Пью топленое молоко из молочника с носиком. Вижу, окно на веранде не закрыто, послушно иду спать. Мама целует Диму и меня, идет к себе. Крадусь на веранду – и в окно! Прыгаю на мокрую от свежей росы травку. Знал бы, сколько преступлений совершаю сразу. Мало того, что сбежал без спроса туда, куда меня не звали. Но явился на люди, на взрослый праздник, в трусах, в ночной рубашке, босиком! И это сын уважаемого человека, директора, мальчик из приличной семьи!

В городском саду ночь, освещенная китайскими фонариками. Оркестр гремел. Студенты танцевали со студентками. Или сидели рядом на скамьях. Студенты курили, студентки грызли конфеты. Ах, какие фантики можно набрать утром, пока сторож не вымел аллею! Папы нигде не было. Меня заметили, сказали, что папа ушел домой. Два студента взялись проводить. Фонарей на Октябрьской улице не было. Сквозь щели в ставнях просвечивали желтые лучи керосинок. Волки могут быть в канаве на той стороне. Сообщаю студентам, что не боюсь никаких волков, но для верности даю руки тому и другому.

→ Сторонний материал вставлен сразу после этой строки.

File: src/rtl/hazard3_tick_gen_frac.sv
// Fractional-divide accumulator: adds the fraction on each advance and reports the carry
// that stretches the following period by one cycle.
module hazard3_tick_gen_frac
   import hazard3_tick_gen_pkg::*;
(
   input  logic                  clk,
   input  logic                  rst,
   input  logic                  clr,
   input  logic                  adv,
   input  logic [W_DIV_FRAC-1:0] frac,
   output logic                  carry
);

   logic [W_DIV_FRAC-1:0] acc;
   logic [W_DIV_FRAC:0]   sum;

   always_comb begin
      sum = {1'b0, acc} + {1'b0, frac};
   end

   assign carry = sum[W_DIV_FRAC];

   always_ff @(posedge clk or posedge rst) begin
      if (rst) begin
         acc <= '0;
      end else if (clr) begin
         acc <= '0;
      end else if (adv) begin
         acc <= sum[W_DIV_FRAC-1:0];
      end
   end

endmodule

Родители были не просто огорчены. Они были потрясены моим поступком. Ночь, а кроватка пуста, неизвестно, где я пропадаю. Но мама не стала меня шлепать. «Ты никогда его не наказывал, – сказала она папе. – Вот и результат!»

Папа молча снял ремень. Даже не знаю, ударил он меня тем ремнем или нет, так как потерял сознание. Дальше – утро, голоса в соседней комнате: «Это крапивница. Уж очень он впечатлительный». И вот ко мне идет папа, такой несчастный, такой старый. Сейчас же развеселить его! Смеясь от радости, тянусь к нему из кроватки. А за окном, как приклеенная, алеет сдвоенная ягодка поспевающей вишни.

После этого окно надолго завесили, я заболел корью. Видимо, мой побег объясняется и тем, что у меня еще вечером поднялась температура, вот и перевозбудился. Но теперь знаю: это принцип единственного исключения, подчеркнул, каким счастливым было детство и как мы любили друг друга.

После смерти прабабушки мы и баба Саша с тетей Машей переселились в белый невысокий домик на той же улице, в квартиру подешевле. Стою на его крыльце и вместе с другими мальчишками приказываю туче, что плывет по ясному небу, сея грибной дождь:

 
Дождик, дождик, перестань!
Я поеду в Аристань
Богу молиться,
Христу поклониться!
 

Кричу и чувствую, что делаю нечто запретное, неподобающее. Бог, Христос – все как-то не по-советски. Но сила детства человечества, еще живущая во мне, включив некогда и самого Христа в колдовскую языческую формулу, заставляет и меня, безбожника в стране безбожников, выкрикивать это имя и давать свой детский обет Богу.

Мне шесть лет, и мое детство продолжится уже не в первобытном обществе, а в государстве, в обществе историческом и политическом.

«Дождик, дождик, перестань!» – вспомнилось мне, когда весной 1991 года я глядел с Масличной горы на Иерусалим. Дождик от нашего заклинания в тот далекий день сразу перестал. А я через много лет исполнил нечаянный детский обет Богу.

В храме Гроба Господня я думал о своих бабушках.